> Data for this exercise
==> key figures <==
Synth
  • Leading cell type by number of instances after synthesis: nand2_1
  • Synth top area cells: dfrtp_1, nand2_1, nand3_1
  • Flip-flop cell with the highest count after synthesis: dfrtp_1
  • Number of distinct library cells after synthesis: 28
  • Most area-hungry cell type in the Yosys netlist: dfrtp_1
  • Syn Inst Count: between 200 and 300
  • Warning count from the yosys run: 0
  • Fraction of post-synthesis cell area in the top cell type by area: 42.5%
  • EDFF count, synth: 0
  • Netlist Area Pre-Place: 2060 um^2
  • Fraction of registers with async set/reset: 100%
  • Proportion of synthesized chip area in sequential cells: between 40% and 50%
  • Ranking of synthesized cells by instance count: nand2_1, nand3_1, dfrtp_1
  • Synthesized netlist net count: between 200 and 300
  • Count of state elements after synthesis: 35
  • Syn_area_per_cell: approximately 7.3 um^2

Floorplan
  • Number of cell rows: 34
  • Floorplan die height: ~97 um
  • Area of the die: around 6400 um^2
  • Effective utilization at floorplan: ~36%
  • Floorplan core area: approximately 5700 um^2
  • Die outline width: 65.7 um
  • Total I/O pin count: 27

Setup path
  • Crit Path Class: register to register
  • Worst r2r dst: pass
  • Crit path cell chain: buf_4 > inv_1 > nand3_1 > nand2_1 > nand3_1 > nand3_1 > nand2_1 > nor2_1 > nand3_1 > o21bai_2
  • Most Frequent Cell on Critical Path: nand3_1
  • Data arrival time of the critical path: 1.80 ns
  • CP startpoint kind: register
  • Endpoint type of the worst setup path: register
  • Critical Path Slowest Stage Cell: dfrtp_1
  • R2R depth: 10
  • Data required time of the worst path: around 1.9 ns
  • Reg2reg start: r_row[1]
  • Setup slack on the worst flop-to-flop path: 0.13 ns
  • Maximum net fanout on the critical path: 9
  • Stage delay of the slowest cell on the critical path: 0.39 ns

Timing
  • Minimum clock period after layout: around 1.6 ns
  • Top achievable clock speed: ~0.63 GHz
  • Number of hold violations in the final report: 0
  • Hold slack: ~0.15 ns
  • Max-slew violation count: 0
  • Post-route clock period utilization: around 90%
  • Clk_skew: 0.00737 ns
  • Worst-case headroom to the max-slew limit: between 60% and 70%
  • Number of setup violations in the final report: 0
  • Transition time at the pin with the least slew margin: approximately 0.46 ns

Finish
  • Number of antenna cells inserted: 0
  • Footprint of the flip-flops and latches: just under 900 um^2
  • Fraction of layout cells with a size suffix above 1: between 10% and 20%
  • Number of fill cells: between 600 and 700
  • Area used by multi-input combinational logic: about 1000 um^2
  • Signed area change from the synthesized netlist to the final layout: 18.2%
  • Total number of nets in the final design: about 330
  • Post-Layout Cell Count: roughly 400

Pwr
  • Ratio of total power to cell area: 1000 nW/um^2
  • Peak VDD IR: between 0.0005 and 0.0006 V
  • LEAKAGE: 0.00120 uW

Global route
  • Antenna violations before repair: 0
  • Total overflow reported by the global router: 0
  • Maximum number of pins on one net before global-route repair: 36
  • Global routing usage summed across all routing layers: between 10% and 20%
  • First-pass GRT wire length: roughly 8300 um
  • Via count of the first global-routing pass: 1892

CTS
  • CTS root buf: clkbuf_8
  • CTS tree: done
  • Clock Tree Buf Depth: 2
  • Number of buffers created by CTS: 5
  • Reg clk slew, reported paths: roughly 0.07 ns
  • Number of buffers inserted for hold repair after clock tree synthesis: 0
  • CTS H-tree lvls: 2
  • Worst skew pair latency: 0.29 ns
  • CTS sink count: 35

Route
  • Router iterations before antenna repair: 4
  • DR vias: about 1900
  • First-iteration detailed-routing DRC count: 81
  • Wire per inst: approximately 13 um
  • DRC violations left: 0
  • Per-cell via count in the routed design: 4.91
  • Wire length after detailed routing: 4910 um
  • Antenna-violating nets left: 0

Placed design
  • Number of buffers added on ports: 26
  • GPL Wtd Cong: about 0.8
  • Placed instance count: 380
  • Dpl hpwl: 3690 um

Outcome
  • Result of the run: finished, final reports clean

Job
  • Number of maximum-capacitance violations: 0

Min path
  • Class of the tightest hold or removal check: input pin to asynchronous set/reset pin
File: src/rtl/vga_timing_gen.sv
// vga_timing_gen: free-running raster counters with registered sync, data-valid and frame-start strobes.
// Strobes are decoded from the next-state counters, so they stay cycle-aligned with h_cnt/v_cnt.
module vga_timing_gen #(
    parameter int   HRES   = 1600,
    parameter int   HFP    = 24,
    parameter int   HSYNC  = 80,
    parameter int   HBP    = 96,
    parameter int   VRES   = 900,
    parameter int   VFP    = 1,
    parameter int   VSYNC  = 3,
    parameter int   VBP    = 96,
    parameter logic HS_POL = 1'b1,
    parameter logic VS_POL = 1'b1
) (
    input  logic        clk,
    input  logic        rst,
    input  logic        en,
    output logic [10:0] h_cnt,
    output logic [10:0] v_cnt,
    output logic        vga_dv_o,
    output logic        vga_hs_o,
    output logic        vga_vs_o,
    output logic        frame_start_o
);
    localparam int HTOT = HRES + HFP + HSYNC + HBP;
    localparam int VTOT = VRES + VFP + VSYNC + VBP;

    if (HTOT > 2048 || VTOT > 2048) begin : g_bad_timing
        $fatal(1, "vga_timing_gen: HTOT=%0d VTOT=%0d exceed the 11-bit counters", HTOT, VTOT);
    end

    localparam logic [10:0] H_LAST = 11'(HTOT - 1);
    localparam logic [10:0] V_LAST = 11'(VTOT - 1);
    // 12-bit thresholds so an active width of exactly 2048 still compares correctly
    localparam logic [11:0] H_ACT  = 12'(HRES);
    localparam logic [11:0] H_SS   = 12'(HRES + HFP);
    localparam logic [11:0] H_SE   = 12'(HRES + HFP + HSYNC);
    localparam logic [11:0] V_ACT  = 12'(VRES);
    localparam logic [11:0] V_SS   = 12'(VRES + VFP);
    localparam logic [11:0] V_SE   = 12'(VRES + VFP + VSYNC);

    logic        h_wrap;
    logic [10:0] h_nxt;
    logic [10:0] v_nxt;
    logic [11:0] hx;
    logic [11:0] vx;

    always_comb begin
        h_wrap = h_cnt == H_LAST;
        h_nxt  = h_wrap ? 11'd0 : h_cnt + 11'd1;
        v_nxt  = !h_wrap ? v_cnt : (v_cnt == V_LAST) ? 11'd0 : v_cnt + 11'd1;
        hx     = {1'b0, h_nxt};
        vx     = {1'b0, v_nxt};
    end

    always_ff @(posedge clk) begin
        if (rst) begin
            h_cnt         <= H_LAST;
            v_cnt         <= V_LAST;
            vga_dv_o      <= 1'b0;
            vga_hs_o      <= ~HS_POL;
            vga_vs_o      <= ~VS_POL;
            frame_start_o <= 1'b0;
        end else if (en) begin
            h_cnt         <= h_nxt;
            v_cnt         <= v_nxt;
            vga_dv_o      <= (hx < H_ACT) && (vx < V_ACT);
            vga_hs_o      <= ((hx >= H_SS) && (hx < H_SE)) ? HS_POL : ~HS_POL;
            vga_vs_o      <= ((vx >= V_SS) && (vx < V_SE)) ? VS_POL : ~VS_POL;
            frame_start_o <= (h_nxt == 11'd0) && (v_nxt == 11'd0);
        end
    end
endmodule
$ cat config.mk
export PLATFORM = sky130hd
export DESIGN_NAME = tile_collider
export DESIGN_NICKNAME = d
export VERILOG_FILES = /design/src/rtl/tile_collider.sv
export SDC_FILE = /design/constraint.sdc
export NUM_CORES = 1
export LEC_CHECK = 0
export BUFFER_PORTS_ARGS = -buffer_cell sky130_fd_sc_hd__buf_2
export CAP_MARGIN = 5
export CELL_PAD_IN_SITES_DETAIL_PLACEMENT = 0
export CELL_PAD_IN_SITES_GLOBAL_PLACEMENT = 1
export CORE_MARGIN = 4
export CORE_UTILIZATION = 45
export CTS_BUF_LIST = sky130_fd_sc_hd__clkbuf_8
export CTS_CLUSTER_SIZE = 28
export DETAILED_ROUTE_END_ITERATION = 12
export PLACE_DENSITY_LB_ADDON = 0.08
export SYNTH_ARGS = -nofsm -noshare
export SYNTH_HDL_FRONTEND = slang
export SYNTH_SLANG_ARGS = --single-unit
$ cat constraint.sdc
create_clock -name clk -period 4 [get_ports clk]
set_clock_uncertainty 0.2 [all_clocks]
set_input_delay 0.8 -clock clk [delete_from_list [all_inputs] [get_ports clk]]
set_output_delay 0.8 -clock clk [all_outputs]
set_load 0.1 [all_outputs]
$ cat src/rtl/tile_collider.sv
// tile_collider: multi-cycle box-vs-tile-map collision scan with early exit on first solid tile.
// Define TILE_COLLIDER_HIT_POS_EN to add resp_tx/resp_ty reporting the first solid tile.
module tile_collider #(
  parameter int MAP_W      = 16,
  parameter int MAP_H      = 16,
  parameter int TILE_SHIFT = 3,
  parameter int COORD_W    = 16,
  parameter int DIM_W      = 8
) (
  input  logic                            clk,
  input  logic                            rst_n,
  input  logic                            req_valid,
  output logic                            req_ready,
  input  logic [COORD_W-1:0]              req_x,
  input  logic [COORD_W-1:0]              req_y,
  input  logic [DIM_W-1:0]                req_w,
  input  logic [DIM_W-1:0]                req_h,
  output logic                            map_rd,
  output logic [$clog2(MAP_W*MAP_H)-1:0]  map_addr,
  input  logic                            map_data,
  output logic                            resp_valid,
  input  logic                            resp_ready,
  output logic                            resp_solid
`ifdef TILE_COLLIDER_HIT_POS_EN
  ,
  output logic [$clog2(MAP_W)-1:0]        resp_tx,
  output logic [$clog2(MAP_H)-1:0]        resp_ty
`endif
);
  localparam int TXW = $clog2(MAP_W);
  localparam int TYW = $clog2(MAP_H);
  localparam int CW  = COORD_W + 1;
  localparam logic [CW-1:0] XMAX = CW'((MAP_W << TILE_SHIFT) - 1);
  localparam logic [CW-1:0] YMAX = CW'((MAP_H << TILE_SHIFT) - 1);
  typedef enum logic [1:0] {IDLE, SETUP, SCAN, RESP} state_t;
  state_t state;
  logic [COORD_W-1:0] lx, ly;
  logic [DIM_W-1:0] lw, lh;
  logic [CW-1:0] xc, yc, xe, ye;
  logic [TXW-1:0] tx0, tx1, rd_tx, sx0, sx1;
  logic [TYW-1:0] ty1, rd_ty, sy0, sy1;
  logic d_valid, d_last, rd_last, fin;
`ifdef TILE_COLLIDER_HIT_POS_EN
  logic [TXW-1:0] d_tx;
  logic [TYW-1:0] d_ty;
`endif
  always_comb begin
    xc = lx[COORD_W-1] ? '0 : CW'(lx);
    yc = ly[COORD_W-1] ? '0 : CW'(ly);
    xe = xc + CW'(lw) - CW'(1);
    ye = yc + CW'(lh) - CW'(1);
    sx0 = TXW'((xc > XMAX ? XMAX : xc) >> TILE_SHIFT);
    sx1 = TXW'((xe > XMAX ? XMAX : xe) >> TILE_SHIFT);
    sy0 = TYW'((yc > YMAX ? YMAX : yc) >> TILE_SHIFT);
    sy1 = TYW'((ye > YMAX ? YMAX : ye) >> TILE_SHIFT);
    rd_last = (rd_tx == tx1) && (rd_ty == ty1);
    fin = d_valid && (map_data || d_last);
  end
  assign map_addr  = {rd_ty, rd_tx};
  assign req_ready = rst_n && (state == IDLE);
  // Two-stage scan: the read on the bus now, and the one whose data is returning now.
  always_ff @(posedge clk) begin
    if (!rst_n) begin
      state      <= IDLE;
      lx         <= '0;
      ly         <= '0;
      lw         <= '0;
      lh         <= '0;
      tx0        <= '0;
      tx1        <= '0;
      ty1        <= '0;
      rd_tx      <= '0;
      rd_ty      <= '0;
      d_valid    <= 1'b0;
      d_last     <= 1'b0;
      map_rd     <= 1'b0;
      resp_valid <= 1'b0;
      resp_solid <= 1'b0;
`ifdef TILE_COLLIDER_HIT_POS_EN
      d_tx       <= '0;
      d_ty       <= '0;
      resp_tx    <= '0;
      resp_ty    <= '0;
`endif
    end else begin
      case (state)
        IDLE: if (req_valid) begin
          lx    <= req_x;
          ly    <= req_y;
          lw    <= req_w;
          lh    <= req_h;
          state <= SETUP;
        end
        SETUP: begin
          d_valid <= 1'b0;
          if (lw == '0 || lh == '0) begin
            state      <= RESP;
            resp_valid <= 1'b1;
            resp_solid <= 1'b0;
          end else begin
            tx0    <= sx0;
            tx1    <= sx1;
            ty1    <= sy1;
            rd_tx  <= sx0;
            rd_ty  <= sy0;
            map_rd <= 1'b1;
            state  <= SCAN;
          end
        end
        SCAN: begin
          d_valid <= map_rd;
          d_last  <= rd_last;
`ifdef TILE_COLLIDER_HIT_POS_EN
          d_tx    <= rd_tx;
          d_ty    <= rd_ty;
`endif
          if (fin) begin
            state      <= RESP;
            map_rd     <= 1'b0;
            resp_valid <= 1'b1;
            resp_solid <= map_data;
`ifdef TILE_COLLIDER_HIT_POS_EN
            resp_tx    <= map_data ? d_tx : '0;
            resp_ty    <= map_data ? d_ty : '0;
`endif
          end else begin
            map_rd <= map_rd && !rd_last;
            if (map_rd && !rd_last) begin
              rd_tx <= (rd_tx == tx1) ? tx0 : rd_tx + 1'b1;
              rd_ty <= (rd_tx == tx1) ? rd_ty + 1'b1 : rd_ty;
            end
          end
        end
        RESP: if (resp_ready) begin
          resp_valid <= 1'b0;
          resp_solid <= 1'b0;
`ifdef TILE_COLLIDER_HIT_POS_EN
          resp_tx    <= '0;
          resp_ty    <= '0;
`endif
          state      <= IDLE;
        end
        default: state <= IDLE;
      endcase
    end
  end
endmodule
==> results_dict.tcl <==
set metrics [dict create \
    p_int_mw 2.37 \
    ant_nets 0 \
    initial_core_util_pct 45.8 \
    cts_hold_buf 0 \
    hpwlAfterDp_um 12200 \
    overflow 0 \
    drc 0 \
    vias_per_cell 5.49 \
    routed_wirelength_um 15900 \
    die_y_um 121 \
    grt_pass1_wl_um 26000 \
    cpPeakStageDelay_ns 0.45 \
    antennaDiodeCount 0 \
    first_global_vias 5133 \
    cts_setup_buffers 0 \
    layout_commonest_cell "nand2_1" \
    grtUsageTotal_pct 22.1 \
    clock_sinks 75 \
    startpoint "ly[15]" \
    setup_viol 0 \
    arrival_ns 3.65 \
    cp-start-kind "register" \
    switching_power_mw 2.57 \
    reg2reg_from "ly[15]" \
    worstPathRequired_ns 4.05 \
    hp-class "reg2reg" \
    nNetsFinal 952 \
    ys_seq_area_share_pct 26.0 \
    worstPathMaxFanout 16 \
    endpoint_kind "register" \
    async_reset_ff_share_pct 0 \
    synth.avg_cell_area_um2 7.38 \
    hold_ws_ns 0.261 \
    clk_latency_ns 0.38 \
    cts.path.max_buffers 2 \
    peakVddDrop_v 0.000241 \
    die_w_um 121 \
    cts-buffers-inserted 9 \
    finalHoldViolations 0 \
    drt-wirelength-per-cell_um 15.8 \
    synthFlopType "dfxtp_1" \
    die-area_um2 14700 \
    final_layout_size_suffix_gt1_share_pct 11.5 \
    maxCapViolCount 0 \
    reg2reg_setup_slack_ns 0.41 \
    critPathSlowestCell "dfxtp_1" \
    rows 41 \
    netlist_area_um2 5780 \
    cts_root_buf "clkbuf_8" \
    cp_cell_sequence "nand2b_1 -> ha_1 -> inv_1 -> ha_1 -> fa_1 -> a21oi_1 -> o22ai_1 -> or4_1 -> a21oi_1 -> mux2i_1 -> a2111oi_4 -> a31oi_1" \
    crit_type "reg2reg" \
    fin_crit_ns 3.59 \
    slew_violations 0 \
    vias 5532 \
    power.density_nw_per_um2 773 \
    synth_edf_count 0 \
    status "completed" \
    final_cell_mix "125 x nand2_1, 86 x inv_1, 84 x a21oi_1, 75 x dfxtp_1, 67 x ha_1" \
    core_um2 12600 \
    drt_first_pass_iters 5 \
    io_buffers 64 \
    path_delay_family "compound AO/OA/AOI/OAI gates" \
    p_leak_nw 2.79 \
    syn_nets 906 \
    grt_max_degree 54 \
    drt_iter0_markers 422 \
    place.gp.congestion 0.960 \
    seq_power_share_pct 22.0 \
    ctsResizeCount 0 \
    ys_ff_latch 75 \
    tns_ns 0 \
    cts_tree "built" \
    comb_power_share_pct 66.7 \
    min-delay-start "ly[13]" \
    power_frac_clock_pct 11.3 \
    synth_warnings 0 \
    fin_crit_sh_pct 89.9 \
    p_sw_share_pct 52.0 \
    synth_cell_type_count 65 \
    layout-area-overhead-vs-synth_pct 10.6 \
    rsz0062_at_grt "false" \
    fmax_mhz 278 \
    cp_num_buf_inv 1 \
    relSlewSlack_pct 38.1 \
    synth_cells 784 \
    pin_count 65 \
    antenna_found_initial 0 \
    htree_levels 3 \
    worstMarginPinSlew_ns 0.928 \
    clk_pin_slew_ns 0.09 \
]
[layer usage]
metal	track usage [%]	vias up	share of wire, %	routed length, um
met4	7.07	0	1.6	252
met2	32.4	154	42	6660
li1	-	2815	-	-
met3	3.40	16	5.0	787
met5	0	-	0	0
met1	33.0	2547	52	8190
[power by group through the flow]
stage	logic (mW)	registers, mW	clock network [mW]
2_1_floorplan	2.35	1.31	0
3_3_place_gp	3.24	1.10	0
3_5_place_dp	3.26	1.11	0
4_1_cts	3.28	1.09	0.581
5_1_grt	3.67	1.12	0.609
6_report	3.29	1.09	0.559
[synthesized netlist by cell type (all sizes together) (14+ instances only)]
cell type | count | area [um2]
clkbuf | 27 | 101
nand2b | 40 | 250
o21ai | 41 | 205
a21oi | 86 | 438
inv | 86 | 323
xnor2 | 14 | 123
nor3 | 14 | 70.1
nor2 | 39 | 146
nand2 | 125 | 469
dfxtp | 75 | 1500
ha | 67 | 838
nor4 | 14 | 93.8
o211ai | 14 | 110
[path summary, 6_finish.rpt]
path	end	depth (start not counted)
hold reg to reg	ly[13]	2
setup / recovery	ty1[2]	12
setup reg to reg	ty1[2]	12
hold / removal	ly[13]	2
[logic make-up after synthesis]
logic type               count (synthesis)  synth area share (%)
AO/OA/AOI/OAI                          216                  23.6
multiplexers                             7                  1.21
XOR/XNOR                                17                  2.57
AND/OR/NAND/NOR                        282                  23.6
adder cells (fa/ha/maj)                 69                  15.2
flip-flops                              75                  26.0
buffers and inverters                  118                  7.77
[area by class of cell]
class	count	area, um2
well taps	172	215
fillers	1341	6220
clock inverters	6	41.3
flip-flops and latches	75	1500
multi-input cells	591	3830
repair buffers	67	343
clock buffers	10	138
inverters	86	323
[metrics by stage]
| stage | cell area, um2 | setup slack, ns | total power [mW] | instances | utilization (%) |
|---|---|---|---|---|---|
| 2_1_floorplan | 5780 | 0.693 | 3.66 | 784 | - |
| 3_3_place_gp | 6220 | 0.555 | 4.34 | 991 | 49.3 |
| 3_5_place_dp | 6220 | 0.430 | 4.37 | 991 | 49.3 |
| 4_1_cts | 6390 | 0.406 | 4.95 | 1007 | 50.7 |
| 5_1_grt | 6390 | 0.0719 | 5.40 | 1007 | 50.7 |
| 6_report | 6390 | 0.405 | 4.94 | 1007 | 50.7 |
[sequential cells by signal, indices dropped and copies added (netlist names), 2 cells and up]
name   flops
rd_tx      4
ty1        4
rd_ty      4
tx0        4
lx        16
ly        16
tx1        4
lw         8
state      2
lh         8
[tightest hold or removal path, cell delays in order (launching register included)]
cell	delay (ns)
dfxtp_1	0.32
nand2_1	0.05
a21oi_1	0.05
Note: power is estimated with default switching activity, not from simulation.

> What you need to do
Quote the listing word for word from its first line through the line in which "60% and 70%" appears.

> Answer to the exercise
==> key figures <==
Synth
  • Leading cell type by number of instances after synthesis: nand2_1
  • Synth top area cells: dfrtp_1, nand2_1, nand3_1
  • Flip-flop cell with the highest count after synthesis: dfrtp_1
  • Number of distinct library cells after synthesis: 28
  • Most area-hungry cell type in the Yosys netlist: dfrtp_1
  • Syn Inst Count: between 200 and 300
  • Warning count from the yosys run: 0
  • Fraction of post-synthesis cell area in the top cell type by area: 42.5%
  • EDFF count, synth: 0
  • Netlist Area Pre-Place: 2060 um^2
  • Fraction of registers with async set/reset: 100%
  • Proportion of synthesized chip area in sequential cells: between 40% and 50%
  • Ranking of synthesized cells by instance count: nand2_1, nand3_1, dfrtp_1
  • Synthesized netlist net count: between 200 and 300
  • Count of state elements after synthesis: 35
  • Syn_area_per_cell: approximately 7.3 um^2

Floorplan
  • Number of cell rows: 34
  • Floorplan die height: ~97 um
  • Area of the die: around 6400 um^2
  • Effective utilization at floorplan: ~36%
  • Floorplan core area: approximately 5700 um^2
  • Die outline width: 65.7 um
  • Total I/O pin count: 27

Setup path
  • Crit Path Class: register to register
  • Worst r2r dst: pass
  • Crit path cell chain: buf_4 > inv_1 > nand3_1 > nand2_1 > nand3_1 > nand3_1 > nand2_1 > nor2_1 > nand3_1 > o21bai_2
  • Most Frequent Cell on Critical Path: nand3_1
  • Data arrival time of the critical path: 1.80 ns
  • CP startpoint kind: register
  • Endpoint type of the worst setup path: register
  • Critical Path Slowest Stage Cell: dfrtp_1
  • R2R depth: 10
  • Data required time of the worst path: around 1.9 ns
  • Reg2reg start: r_row[1]
  • Setup slack on the worst flop-to-flop path: 0.13 ns
  • Maximum net fanout on the critical path: 9
  • Stage delay of the slowest cell on the critical path: 0.39 ns

Timing
  • Minimum clock period after layout: around 1.6 ns
  • Top achievable clock speed: ~0.63 GHz
  • Number of hold violations in the final report: 0
  • Hold slack: ~0.15 ns
  • Max-slew violation count: 0
  • Post-route clock period utilization: around 90%
  • Clk_skew: 0.00737 ns
  • Worst-case headroom to the max-slew limit: between 60% and 70%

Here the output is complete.